The "free the nipple" movement could suffer a setback if lawmaker's "anti-free nipple" bill were to be passed in the New Hampshire legislature. Of course, if the legislature were to pass the anti-free nipple bill, the next question woud be, how does the governor feel about free nipples?
Lawmakers are backing a bill in the New Hampshire legistature to make it a misdemeanor for women to expose their breasts or nipples in public. They warned in a hearing Monday that failing to pass it could impact New Hampshire's tourism industry and potentially lead to rampant nudity throughout the state.
'It's a shame that some folks are more concerned with exposing their breasts in public places than they are concerned about how families and children may be impacted by being forced to experience this evolving societal behavior,' Republican Rep. Brian Gallagher told a legislative committee. 'This is about a movement to change the values of New Hampshire society.'
Gallagher is a sponsor of legislation that would make it a misdemeanor for women to show their breasts or nipples in public with 'reckless disregard' for whether it would offend someone. It's partly a response to a 'Free the Nipple' movement which caused two women to be cited for exposing their breasts at a Gilford beach last year. The bill has also generated an online dispute among several state legislators that drew national attention after a male lawmaker said "if women want to show their breasts in public they should be OK with men wanting to 'grab' them."

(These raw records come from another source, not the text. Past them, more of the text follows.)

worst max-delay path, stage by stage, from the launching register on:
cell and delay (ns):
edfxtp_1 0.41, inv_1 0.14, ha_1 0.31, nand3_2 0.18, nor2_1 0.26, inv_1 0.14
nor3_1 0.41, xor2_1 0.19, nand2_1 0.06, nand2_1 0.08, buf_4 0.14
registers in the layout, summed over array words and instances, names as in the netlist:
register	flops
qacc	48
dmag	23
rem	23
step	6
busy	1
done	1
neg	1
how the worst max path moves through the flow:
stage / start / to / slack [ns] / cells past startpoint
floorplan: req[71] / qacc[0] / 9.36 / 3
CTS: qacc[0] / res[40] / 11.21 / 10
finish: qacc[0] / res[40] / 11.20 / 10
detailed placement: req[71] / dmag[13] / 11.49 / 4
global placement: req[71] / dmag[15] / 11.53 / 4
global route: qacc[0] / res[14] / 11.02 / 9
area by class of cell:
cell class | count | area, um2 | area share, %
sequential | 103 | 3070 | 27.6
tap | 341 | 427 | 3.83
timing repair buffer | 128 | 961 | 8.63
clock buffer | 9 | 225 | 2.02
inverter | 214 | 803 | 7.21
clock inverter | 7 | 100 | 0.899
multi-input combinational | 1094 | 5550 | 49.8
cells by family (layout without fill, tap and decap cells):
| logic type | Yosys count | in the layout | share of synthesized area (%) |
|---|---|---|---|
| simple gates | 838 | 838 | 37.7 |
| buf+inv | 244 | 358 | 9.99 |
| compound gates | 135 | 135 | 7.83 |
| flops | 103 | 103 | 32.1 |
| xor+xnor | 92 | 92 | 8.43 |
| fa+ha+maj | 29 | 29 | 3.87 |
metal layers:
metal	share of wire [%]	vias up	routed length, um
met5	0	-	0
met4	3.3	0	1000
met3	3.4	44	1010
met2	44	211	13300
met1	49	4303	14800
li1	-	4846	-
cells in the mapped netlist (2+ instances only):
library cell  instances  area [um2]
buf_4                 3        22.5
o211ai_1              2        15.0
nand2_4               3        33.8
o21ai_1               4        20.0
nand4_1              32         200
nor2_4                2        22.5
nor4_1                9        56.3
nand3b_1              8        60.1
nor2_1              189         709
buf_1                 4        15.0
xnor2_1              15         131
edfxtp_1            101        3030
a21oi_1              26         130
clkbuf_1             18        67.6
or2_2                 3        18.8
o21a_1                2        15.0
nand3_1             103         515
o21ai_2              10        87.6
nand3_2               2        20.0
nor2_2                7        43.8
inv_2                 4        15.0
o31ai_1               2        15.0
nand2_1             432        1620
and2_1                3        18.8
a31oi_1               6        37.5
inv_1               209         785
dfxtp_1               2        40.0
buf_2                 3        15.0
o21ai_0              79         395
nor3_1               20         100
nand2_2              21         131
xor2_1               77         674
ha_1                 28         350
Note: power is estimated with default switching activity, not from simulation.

At a public hearing on Monday, backers of the bill warned that giving women the freedom to go topless at beaches is a slippery slope that will lead to women exposing their breasts at such public places as libraries and Little League games. Gallagher and Rep. Peter Spanos, a co-sponsor of the bill, said New Hampshire tourism would suffer if women are seen in public places with their breasts exposed. Both lawmakers said they brought the legislation in response to concern from their constituents over the incident in Gilford.

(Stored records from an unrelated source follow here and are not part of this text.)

$ cat src/hdl/usb_control_endpoint_sequencer_core_assert.svh
// ----------------------------------------------------------------------------
// USB control endpoint sequencer assertion macros
// Shared concurrent assertion wrappers clocked on clk_i and disabled in reset.
// ----------------------------------------------------------------------------
`ifndef USB_CONTROL_ENDPOINT_SEQUENCER_CORE_ASSERT_SVH
`define USB_CONTROL_ENDPOINT_SEQUENCER_CORE_ASSERT_SVH

// The consequent must hold in the same cycle as the antecedent.
`define USBCEP_ASSERT_IMP(label, ante, cons, msg) \
  label: assert property (@(posedge clk_i) disable iff (!rst_ni) (ante) |-> (cons)) \
    else $error(msg);

// The consequent must hold in the cycle after the antecedent.
`define USBCEP_ASSERT_NXT(label, ante, cons, msg) \
  label: assert property (@(posedge clk_i) disable iff (!rst_ni) (ante) |=> (cons)) \
    else $error(msg);

`endif

$ cat src/hdl/usbcep_pkg.sv
// ----------------------------------------------------------------------------
// USB control endpoint sequencer package
// Event codes, decoded command type, stage and device state codes, result type.
// ----------------------------------------------------------------------------
package usbcep_pkg;

  localparam logic [1:0] MODE_BUS_RESET = 2'd0;
  localparam logic [1:0] MODE_SETUP     = 2'd1;
  localparam logic [1:0] MODE_POLL      = 2'd2;
  localparam logic [1:0] MODE_IN_DONE   = 2'd3;

  localparam logic [7:0] REQ_SET_ADDRESS    = 8'h05;
  localparam logic [7:0] REQ_GET_DESCRIPTOR = 8'h06;
  localparam logic [7:0] REQ_SET_CONFIG     = 8'h09;
  localparam logic [7:0] REQ_HID_SET_IDLE   = 8'h0A;

  localparam logic [6:0] KIND_STD_DEVICE    = 7'h00;
  localparam logic [6:0] KIND_STD_INTERFACE = 7'h01;
  localparam logic [6:0] KIND_CLASS_IFACE   = 7'h21;

  localparam logic [7:0] DESC_DEVICE     = 8'h01;
  localparam logic [7:0] DESC_CONFIG     = 8'h02;
  localparam logic [7:0] DESC_HID_REPORT = 8'h22;

  localparam logic [1:0] SRC_DEVICE     = 2'd0;
  localparam logic [1:0] SRC_CONFIG     = 2'd1;
  localparam logic [1:0] SRC_HID_REPORT = 2'd2;

  localparam logic [2:0] STAGE_SETUP       = 3'd0;
  localparam logic [2:0] STAGE_DATA_IN     = 3'd1;
  localparam logic [2:0] STAGE_DATA_IDLE   = 3'd2;
  localparam logic [2:0] STAGE_DATA_ZERO   = 3'd3;
  localparam logic [2:0] STAGE_STATUS_OUT  = 3'd4;
  localparam logic [2:0] STAGE_STATUS_IN   = 3'd5;

  localparam logic [1:0] DEV_DEFAULT    = 2'd0;
  localparam logic [1:0] DEV_ADDRESSED  = 2'd1;
  localparam logic [1:0] DEV_CONFIGURED = 2'd2;

  localparam logic [6:0] MPS_MIN = 7'd8;
  localparam logic [6:0] MPS_MAX = 7'd64;

  localparam logic [1:0] CFG_MAX_PACKET  = 2'd0;
  localparam logic [1:0] CFG_DEVICE_LEN  = 2'd1;
  localparam logic [1:0] CFG_CONFIG_LEN  = 2'd2;
  localparam logic [1:0] CFG_REPORT_LEN  = 2'd3;

  typedef enum logic [2:0] {
    CMD_NONE,
    CMD_RESET,
    CMD_READ,
    CMD_SET_ADDR,
    CMD_SET_CONFIG,
    CMD_STATUS,
    CMD_POLL,
    CMD_IN_DONE
  } cmd_e;

  typedef struct packed {
    cmd_e        kind;
    logic [1:0]  source;
    logic [15:0] length;
    logic [7:0]  value;
  } cmd_t;

  typedef struct packed {
    logic [2:0]  control_stage;
    logic [7:0]  active_config;
    logic [1:0]  dev_status;
    logic [6:0]  address_value;
    logic        address_write;
    logic [6:0]  packet_length;
    logic [15:0] packet_offset;
    logic [1:0]  packet_source;
    logic        send_packet;
  } result_t;

endpackage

Opponents of the bill say that the ban violates the constitution by creating different standards for men and women. One Hampton resident, Kari Stephens, opposes the bill saying that she goes topless at the beach, and said that the bill would be taking away a right that women in New Hampshire already have.

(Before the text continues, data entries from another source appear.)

$ cat src/arct_ram.sv
`timescale 1ns / 1ps
module arct_ram #(
  parameter int unsigned Width = 32,
  parameter int unsigned Depth = 128
) (
  input  logic                     clk_i,
  input  logic                     we_i,
  input  logic [$clog2(Depth)-1:0] waddr_i,
  input  logic [Width-1:0]         wdata_i,
  input  logic [$clog2(Depth)-1:0] raddr_i,
  output logic [Width-1:0]         rdata_o
);

  logic [Width-1:0] mem_q [Depth];
  logic [Width-1:0] rdata_q;

  always_ff @(posedge clk_i) begin
    if (we_i) begin
      mem_q[waddr_i] <= wdata_i;
    end
    rdata_q <= mem_q[raddr_i];
  end

  assign rdata_o = rdata_q;

endmodule

$ cat config.mk
export PLATFORM = sky130hd
export DESIGN_NAME = arct_ram
export DESIGN_NICKNAME = d
export VERILOG_FILES = /design/src/arct_ram.sv
export SDC_FILE = /design/constraint.sdc
export NUM_CORES = 2
export LEC_CHECK = 0
export BUFFER_PORTS_ARGS = -buffer_cell sky130_fd_sc_hd__buf_2
export CAP_MARGIN = 20
export CORE_MARGIN = 2
export CORE_UTILIZATION = 57
export DETAILED_ROUTE_END_ITERATION = 6
export GPL_ROUTABILITY_DRIVEN = 0
export PLACE_DENSITY = 0.73
export REMOVE_ABC_BUFFERS = 1
export SLEW_MARGIN = 5
export SYNTH_ARGS = -nofsm -noshare
export SYNTH_HDL_FRONTEND = slang
export SYNTH_SLANG_ARGS = --single-unit
$ cat constraint.sdc
create_clock -name clk_i -period 4.05 [get_ports clk_i]
set_input_delay 0.81 -clock clk_i [delete_from_list [all_inputs] [get_ports clk_i]]
set_output_delay 0.81 -clock clk_i [all_outputs]
set_load 0.01 [all_outputs]
; Word-level counts from Yosys, hierarchy flattened
; Memory sizes are Yosys's and may differ from the RTL's. A register that Yosys moved wholly into a read port is not among the register bits.
; Cells that the tools add are included.
[word_totals]
ram_bits = 4096
n_memories = 1
in_bits = 48
reg_bits = 0
elab_cells = 3
[classes]
mux = 2
[mem_list]
columns = memory, words, width, read_ports, rd_clocked_by_memory_dff, wr, line
row1 = mem_q, 128, 32, 1, 1, 1, 14  ; logic [Width-1:0] mem_q [Depth];
[op_table]
columns = op, n
row1 = $mux 1, 2

; Depth between registers and ports, before layout
[depth]
depth_word = 2
depth_mapped = 8

; Worst setup path before layout
; OpenSTA, ideal clock, no wires.
[synth_timing]
path_kind = input -> register
start = in we_i
end = mem mem_q[98][0] (enable)
required_ps = 3589
stages = 3
arrival_time_ps = 3588
path_slack_ps = 1
cell_sequence = clkbuf_1 -> nand4_1 -> nor3_1
[synth_via]
elab_chain_cells = 2
[synth_rtl]
columns = item, line
row1 = from (decl), 7  ; input logic we_i,
row2 = $mux 1, 18  ; if (we_i) begin
row3 = $mux 1 (implied by the code), 19  ; mem_q[waddr_i] <= wdata_i;
row4 = to (decl), 14
; Every way passes these cells.

==> reports/metrics.cfg <==
[outcome]
outcome = finished clean

[power]
peakVddDrop_uv = 379.4
powerDensity_mw_per_mm2 = 498.4
leakagePower_nw = 55.28

[final_layout]
nets = 6608
final_common_cell = edfxtp_1
area_growth_pct = 14.55
fin_cells = 10510
drive_gt1_share_pct = 37.23
final_cell_mix = edfxtp_1 (4096), mux4_2 (1344), clkbuf_16 (405), buf_4 (295), buf_12 (143)

[clock_tree]
clk_pin_slew_ps = 60
cts_max_path_buffers = 4
cts_max_level = 5
insertion_delay_ps = 980
cts_hold_repair.buffers = 0
clock_sinks = 4128
cts_buffers = 396
cts_setup_buffers = 0
root_buffer = clkbuf_16
cts_tree = built
ctsResizeCount = 0

[synth]
yosysWarnings = 0
syn-cell-area_mm2 = 0.1563
synth_top_area_share_pct = 78.71
synth_cell_types = 17
synthCells = 5990
syn_area_per_cell_um2 = 26.09
synth-seq-cells = 4128
synth_area_leaders = edfxtp_1 (79%), mux4_2 (19%), clkbuf_1 (0.44%)
synth_area_leader_cell = edfxtp_1
synth-seq-area-share_pct = 79.12

[drt]
drtAntennaViolNets = 0
wl_per_cell_um = 38.99
routed_via_density = 6.944
drt-total-wl_um = 409500
highest_layer = met5
met1_length_um = 143700
drcViolationCount = 0
drt-initial-drc-count = 11720
dr_wl_met3_um = 52330
dr.pass1.iters = 6
wl_met2_um = 197300
route.vias.total = 72950

[global_routing]
grt_overflow = 0
track_usage_pct = 29.60
antenna_found_initial = 62
grt_max_degree = 114
grt_pass1_vias = 72740
grt_pass1_wl_um = 568900

[setup_path]
start_kind = input port
worstSetupPathType = input port to flop
endpoint_kind = flop
cp.arrival_ps = 3960
worstPathRequired_ps = 4900
path_max_fanout = 30

[floorplan]
design.die.area_mm2 = 0.2784
rows = 192
start_util_pct = 57.21
core_area_mm2 = 0.2731
chipWidth_um = 527.6
fp.dieH_um = 527.6
ios = 80

[min_path]
hp-class = input port to flop

[sta]
finalSetupTns_ps = 0
relSlewSlack_pct = 21.28
finalCritPeriodShare_pct = 76.89
fin_skew_ps = 72.78
fmax_mhz = 321.1
tightest_slew_ps = 1181
rsz0062_at_grt = false
setup_violations = 0
hold_viol = 0
post-route-min-period_ps = 3114
maxSlewViolCount = 0

[placement]
dpl.hpwl_um = 218500
place_inst = 9737
portBuffers = 79

[run]
cap_violations = 0

[synth_stat cells (all sizes together)]
master  number
nand4        3
edfxtp    4096
mux2        32
nand3       12
mux4      1344
nor3         9
nand2       14
dfxtp       32
buf        134
nand2b       2
clkbuf     182
or3          1
nor2b        7
nor2       122
[registers in the layout (all words and copies together) (netlist names)]
register,cells
mem_q,4096
rdata_o,32
[layer usage]
| metal | vias up | track usage (%) |
|---|---|---|
| li1 | 27590 | - |
| met1 | 39200 | 41.66 |
| met2 | 5354 | 46.17 |
| met3 | 778 | 7.064 |
| met4 | 28 | 10.47 |
| met5 | - | 0 |
[cell type report]
| class | instances | area, um2 |
|---|---|---|
| flip-flops and latches | 4128 | 123600 |
| multi-input cells | 1546 | 32290 |
| repair buffers | 488 | 5493 |
| clock buffers | 504 | 10630 |
| well taps | 3589 | 4491 |
| clock inverters | 229 | 2421 |
| fillers | 16140 | 94130 |
| diodes | 21 | 52.55 |
[path summary, 6_finish.rpt]
path	cells after the start	slack, ps	from	to
setup / recovery	9	940	raddr_i[0]	rdata_o[27]$_DFF_P_
hold / removal	1	250	wdata_i[3]	mem_q[9][3]$_DFFE_PP_
setup reg to reg	4	1300	mem_q[14][28]$_DFFE_PP_	rdata_o[28]$_DFF_P_
hold reg to reg	4	1140	mem_q[42][24]$_DFFE_PP_	rdata_o[24]$_DFF_P_
[metrics by stage]
step	utilization, %	setup slack [ps]	hold WS [ps]	power (mW)	cell area, um2
after global placement	60.62	23.98	1111	52.72	165600
after global routing	65.53	936.7	225.6	91.22	179000
final	65.54	936.0	250.9	89.22	179000
after detailed placement	60.62	6.734	1113	52.83	165600
after CTS	65.40	1009	308.4	89.48	178600
after floorplan	-	33.50	908.9	49.90	155000
[power by group]
part | internal [mW] | switching (mW)
logic | 1.89 | 2.85
registers | 47.2 | 0.157
clock network | 21.3 | 15.9
[worst max-delay path, stage by stage]
cell and delay, ps:
buf_12 240, buf_12 230, buf_12 170, buf_12 240, buf_4 240, mux4_2 560, mux4_2 590, mux4_2 500
mux2_2 290
[logic make-up after synthesis]
| group | count (synthesis) | share of synthesized area, % |
|---|---|---|
| buffers and inverters | 316 | 0.8391 |
| multiplexers | 1376 | 19.60 |
| AND/OR/NAND/NOR | 170 | 0.4460 |
| flip-flops | 4128 | 79.12 |
(Power assumes the default switching activity.)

'We are not lunatics, we are not radical, we're not looking to go to football games topless or libraries or school meetings,' Stephens said. 'If there is a man in a public space who is obviously comfortable enough, then why should I not have that same right?'
At the beginning of February, a judge dismissed the Gilford case. The judge said that the town lacked authority to prosecute because there is no state law that prohibits the exposure of female breasts in public. But the judge added women's exposure was not symbolic expression protected by the First Amendment and didn't find the town's prohibition violated any constitutionally protected right.